Dataset excerpts:
^^^^^^^^

--- src/rtl/ps2_host_tx.sv ---
// ---------------------------------------------------------------------------
// ps2_host_tx
//
// Host-to-device PS/2 transmitter. Sends one command byte (e.g. 0xED to set
// the keyboard LEDs, 0xFF to reset it) over the shared open-drain PS/2 pins.
// The pins are never driven high: the block only asserts pull-low enables and
// relies on the bus pull-ups for the high level. The keyboard receiver that
// shares these pins must ignore the bus while busy=1.
//
// Ports
//   clk          system clock, all registers update on its rising edge
//   rst_n        asynchronous active-low reset; releases both lines at once
//   tx_data[7:0] command byte, captured when tx_start is accepted
//   tx_start     one-cycle request, accepted only while busy=0 in IDLE
//   busy         high from the cycle after acceptance until done pulses
//   done         one-cycle pulse at the end of every transaction
//   error[1:0]   result, valid with done and held until the next acceptance:
//                00 acknowledged, 01 no acknowledge, 10 timeout
//   ps2_clk_i    PS/2 clock pin level (asynchronous)
//   ps2_dat_i    PS/2 data pin level (asynchronous)
//   ps2_clk_oe   1 pulls the PS/2 clock line low
//   ps2_dat_oe   1 pulls the PS/2 data line low
// ---------------------------------------------------------------------------
module ps2_host_tx #(
    parameter int INHIBIT_CYC = 5000,
    parameter int TIMEOUT_CYC = 750000
) (
    input  logic       clk,
    input  logic       rst_n,
    input  logic [7:0] tx_data,
    input  logic       tx_start,
    output logic       busy,
    output logic       done,
    output logic [1:0] error,
    input  logic       ps2_clk_i,
    input  logic       ps2_dat_i,
    output logic       ps2_clk_oe,
    output logic       ps2_dat_oe
);

    // One shared counter serves both the inhibit interval and the edge
    // timeout, so it is sized for the larger of the two and never wraps.
    localparam int MAX_CYC = (INHIBIT_CYC > TIMEOUT_CYC) ? INHIBIT_CYC : TIMEOUT_CYC;
    localparam int CNT_W   = $clog2(MAX_CYC + 1);
    localparam logic [CNT_W-1:0] INHIBIT_LAST = CNT_W'(INHIBIT_CYC - 1);
    localparam logic [CNT_W-1:0] TIMEOUT_LAST = CNT_W'(TIMEOUT_CYC - 1);

    typedef enum logic [2:0] {
        S_IDLE,
        S_INHIBIT,
        S_START,
        S_WAIT_CLK,
        S_SHIFT,
        S_ACK,
        S_RELEASE,
        S_DONE
    } state_t;

    state_t           state;
    logic [9:0]       shreg;
    logic [3:0]       bit_cnt;
    logic [CNT_W-1:0] timer;

    logic clk_meta, clk_sync, clk_prev;
    logic dat_meta, dat_sync;
    logic fe;
    logic timed_state;
    logic timed_out;

    // Two-flop synchronizers for the asynchronous pin levels, plus one extra
    // flop on the clock to detect its falling edge. They reset to 1 because
    // an idle PS/2 bus is pulled high, so no false edge appears after reset.
    always_ff @(posedge clk or negedge rst_n) begin
        if (!rst_n) begin
            clk_meta <= 1'b1;
            clk_sync <= 1'b1;
            clk_prev <= 1'b1;
            dat_meta <= 1'b1;
            dat_sync <= 1'b1;
        end else begin
            clk_meta <= ps2_clk_i;
            clk_sync <= clk_meta;
            clk_prev <= clk_sync;
            dat_meta <= ps2_dat_i;
            dat_sync <= dat_meta;
        end
    end

    assign fe = clk_prev & ~clk_sync;

    // The edge timeout only runs while the device is expected to be clocking.
    // Any falling edge resets it, so it measures the gap between edges.
    assign timed_state = (state == S_WAIT_CLK) || (state == S_SHIFT) ||
                         (state == S_ACK)      || (state == S_RELEASE);
    assign timed_out   = timed_state && !fe && (timer == TIMEOUT_LAST);

    // Main transaction sequencer. All outputs are registered here so the pin
    // enables change cleanly on clock edges. The frame shift register holds
    // {stop, odd parity, data}; its LSB is the next bit to present, and a 0
    // bit is sent by pulling the data line low. A timeout overrides whatever
    // the current state would do and aborts straight to DONE with the lines
    // released.
    always_ff @(posedge clk or negedge rst_n) begin
        if (!rst_n) begin
            state      <= S_IDLE;
            shreg      <= '0;
            bit_cnt    <= '0;
            timer      <= '0;
            busy       <= 1'b0;
            done       <= 1'b0;
            error      <= 2'b00;
            ps2_clk_oe <= 1'b0;
            ps2_dat_oe <= 1'b0;
        end else begin
            done <= 1'b0;
            if (timed_state) begin
                timer <= fe ? '0 : timer + 1'b1;
            end

            if (timed_out) begin
                state      <= S_DONE;
                timer      <= '0;
                error      <= 2'b10;
                ps2_clk_oe <= 1'b0;
                ps2_dat_oe <= 1'b0;
                done       <= 1'b1;
                busy       <= 1'b0;
            end else begin
                case (state)
                    S_IDLE: begin
                        if (tx_start) begin
                            state      <= S_INHIBIT;
                            shreg      <= {1'b1, ~^tx_data, tx_data};
                            bit_cnt    <= '0;
                            timer      <= '0;
                            error      <= 2'b00;
                            busy       <= 1'b1;
                            ps2_clk_oe <= 1'b1;
                            ps2_dat_oe <= 1'b0;
                        end
                    end

                    S_INHIBIT: begin
                        if (timer == INHIBIT_LAST) begin
                            state      <= S_START;
                            timer      <= '0;
                            ps2_dat_oe <= 1'b1;
                        end else begin
                            timer <= timer + 1'b1;
                        end
                    end

                    S_START: begin
                        state      <= S_WAIT_CLK;
                        timer      <= '0;
                        ps2_clk_oe <= 1'b0;
                    end

                    S_WAIT_CLK: begin
                        if (fe) begin
                            state      <= S_SHIFT;
                            ps2_dat_oe <= ~shreg[0];
                            shreg      <= {1'b0, shreg[9:1]};
                        end
                    end

                    S_SHIFT: begin
                        if (fe) begin
                            if (bit_cnt == 4'd9) begin
                                state      <= S_ACK;
                                ps2_dat_oe <= 1'b0;
                            end else begin
                                ps2_dat_oe <= ~shreg[0];
                                shreg      <= {1'b0, shreg[9:1]};
                                bit_cnt    <= bit_cnt + 4'd1;
                            end
                        end
                    end

                    S_ACK: begin
                        error <= dat_sync ? 2'b01 : 2'b00;
                        state <= S_RELEASE;
                    end

                    S_RELEASE: begin
                        if (clk_sync && dat_sync) begin
                            state <= S_DONE;
                            done  <= 1'b1;
                            busy  <= 1'b0;
                        end
                    end

                    S_DONE: begin
                        state <= S_IDLE;
                    end

                    default: begin
                        state <= S_IDLE;
                    end
                endcase
            end
        end
    end

endmodule

--- config.mk ---
export PLATFORM = sky130hd
export DESIGN_NAME = ps2_host_tx
export DESIGN_NICKNAME = d
export VERILOG_FILES = /design/src/rtl/ps2_host_tx.sv
export SDC_FILE = /design/constraint.sdc
export NUM_CORES = 1
export LEC_CHECK = 0
export ABC_AREA = 1
export BUFFER_PORTS_ARGS = -buffer_cell sky130_fd_sc_hd__buf_2
export CORE_MARGIN = 1.5
export CORE_UTILIZATION = 25
export CTS_BUF_LIST = sky130_fd_sc_hd__clkbuf_16
export DETAILED_ROUTE_END_ITERATION = 10
export SYNTH_ARGS = -nofsm -noshare
export SYNTH_HDL_FRONTEND = slang
export SYNTH_SLANG_ARGS = --single-unit
--- constraint.sdc ---
create_clock -name clk -period 1.8 [get_ports clk]
set_clock_uncertainty 0.2 [all_clocks]
set_input_delay 0.27 -clock clk [delete_from_list [all_inputs] [get_ports clk]]
set_output_delay 0.27 -clock clk [all_outputs]
set_load 0.005 [all_outputs]
==> summary.md <==
| Metric | Value |
|---|---|
| Fin Setup TNS | `-0.219 ns` |
| Max-cap violations | `0` |
| Crit start category | `flip-flop` |
| Fin. max-slew vios | `0` |
| Final setup viols | `13` |
| Layout cells sized above 1 | `38.9%` |
| Post-place setup slack | `-0.149 ns` |
| Fin nets | `539` |
| Violated checks | `negative setup slack` |
| RSZ-0062 raised after global routing | `true` |
| CTS tree | `yes` |
| Dpl hpwl | `6.17 mm` |
| Initial Utilization | `25.5%` |
| Ys flop type | `dfrtp_1` |
| Peak supply drop | `0.000858 V` |
| Cell variety after synth | `34` |
| Antenna cells | `0` |
| Total Routing Usage GR | `13.5%` |
| Initial DRC count | `139` |
| Vias in the first global route | `3,046` |
| Syn Inst Count | `427` |
| Total gr overflow | `0` |
| Yosys warning count | `0` |
| Peak Freq | `536 MHz` |
| Arr. time, crit path | `1.83 ns` |
| Final wirelength | `8.52 mm` |
| Reg clk slew, reported paths | `0.07 ns` |
| Most frequent cells in the layout | `nand2_1 (102), buf_4 (67), nand3_1 (43)` |
| I/O pins | `19` |
| Syn_area_per_cell | `7.15 sq um` |
| Clk_lat worst skew | `0.29 ns` |
| Die height | `113 um` |
| Vias | `3,126` |
| WL/cell | `12.7 um` |
| PwrDens | `1400 mW/mm^2` |
| Chip width | `113 um` |
| Slew @ Worst Pin | `0.284 ns` |
| Synth top area share | `35.3%` |
| Worst Path Class, Setup | `reg -> reg` |
| Crit end category | `flip-flop` |
| Fin worst setup slack | `-0.0640 ns` |
| Hold/Removal Path Class | `in -> reg` |
| Number of buffers added on ports | `18` |
| Most common library cell in the layout ignoring fill and taps | `nand2_1` |
| Number of synthesized flops with an enable pin | `0` |
| Syn Nets | `443` |
| Clock H-tree levels | `2` |
| Total CTS buffers | `5` |
| Routability cong. | `0.915` |
| Drt via density | `4.66` |
| Remaining antenna violation count | `0` |
| 1st-pass router iterations | `4` |
| Antenna violations before repair | `0` |
| Yosys top cell by area | `dfrtp_1` |
| Root Buffer | `clkbuf_16` |
| Clk buf depth | `2` |
| Async SR Flop Fraction | `100%` |
| Rel. slew slack | `80.9%` |
| Core Footprint | `0.0120 sq mm` |
| Drc violations | `0` |
| Yosys reg bits | `48` |
| Hold Fails Final Rpt | `0` |
| Clock sinks | `48` |
| Outcome | `finished with violations` |
| Critical-path maximum fanout | `8` |
| Cell area after synthesis | `0.00305 sq mm` |
| Synth top area cells | `dfrtp_1 (35%), nand2_1 (14%), nand3_1 (8.4%)` |
| Fin crit share | `104%` |
| Pin count of the biggest net entering global routing | `49` |
| First-pass GRT wire length | `14.2 mm` |
| Seq/Total Area, Yosys | `39.6%` |
| Layout filler cell count | `1,211` |
| Leakage | `0.00204 uW` |
| P&R area growth vs syn | `44.6%` |
| Min cycle time layout | `1.86 ns` |
| Die ar. | `0.0129 sq mm` |
| Site Rows | `40` |
| Req. time, crit path | `1.77 ns` |
-- state kept, by name, summed over array words and instances (netlist names), 2 cells and up --
| register | flops |
|---|---|
| error | 2 |
| bit_cnt | 4 |
| timer | 20 |
| state | 3 |
| shreg | 10 |
-- layout make-up --
class	count	area, sq um	area share [%]
clock buffer	5	125	2.84
timing repair buffer	96	739	16.8
tap	147	184	4.17
sequential	48	1210	27.5
multi-input combinational	326	1920	43.5
inverter	46	186	4.23
clock inverter	3	42.5	0.964
-- critical path: stages, from the launching register on --
cell and delay [ns]:
dfrtp_1 0.41, inv_1 0.12, nand4_1 0.10, nor2_2 0.19, buf_4 0.15, nand4_4 0.17, buf_4 0.23, o21ai_0 0.12
a21oi_2 0.05
-- final timing paths --
kind	start	end	slack, ns	depth (start not counted)
setup reg to reg	timer[4]	timer[2]	-0.06	8
hold reg to reg	clk_meta	clk_sync	0.16	0
hold / removal	tx_data[0]	shreg[0]	0.1	3
max in group asynchronous	rst_n	clk_prev	0.82	3
setup / recovery	timer[4]	timer[2]	-0.06	8
min in group asynchronous	rst_n	shreg[5]	0.28	3
-- metal layers --
layer	up-vias	track usage [%]	wire, um
met5	-	0	0
met4	0	2.75	68
met3	7	2.71	268
met2	66	23.4	4290
met1	1462	17.5	3900
li1	1591	-	-
-- synthesized netlist by cell type (3+ instances only) --
cell type  instances
nor2_1            61
dfrtp_1           43
inv_1             38
nor2_2             4
ha_1               3
buf_2              6
o31ai_1            8
inv_2              6
o21bai_1           4
xor2_1             7
nand2_1          117
nand3_1           51
nand2_2            3
o22ai_1            3
o21ai_0           12
dfstp_2            5
nor2_4             3
nand4_1            8
xnor2_1            8
a21oi_1           18
-- power breakdown --
group,switching (uW),internal [uW]
clock,427,654
combinational,1970,1440
sequential,288,1400
-- metrics by stage --
stage	util [%]	cell area, sq um	total power [uW]	instances	hold slack, ns
detailed placement	31.9	3810	4540	650	0.0774
finish	36.9	4410	6180	671	0.0999
global route	36.9	4410	6670	671	0.114
CTS	34.3	4100	5710	664	0.0969
global placement	31.9	3810	4480	650	0.0788
floorplan	-	3050	3430	427	-0.226
-- what timing repair did --
action	CTS	global route
hold endpoints to repair	45	0
hold buffers	3	0
pin swaps	11	25
resized for setup	24	75
setup endpoints to repair	33	42
setup buffers	4	7
-- cells by family (layout without fill, tap and decap cells) --
kind of cell	count (synthesis)	count (layout)	share of synthesized area [%]
compound gates	52	52	10.1
xor+xnor	15	15	4.31
fa+ha+maj	3	3	1.23
buf+inv	53	150	7.18
flops	48	48	39.6
simple gates	256	256	37.6
(Power assumes the default switching activity.)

^^^^^^^^

WHAT YOU SHOULD DO: Lines with "endpoints": return each one from the data above.

SOLUTION TO THE EXERCISE:
hold endpoints to repair	45	0
setup endpoints to repair	33	42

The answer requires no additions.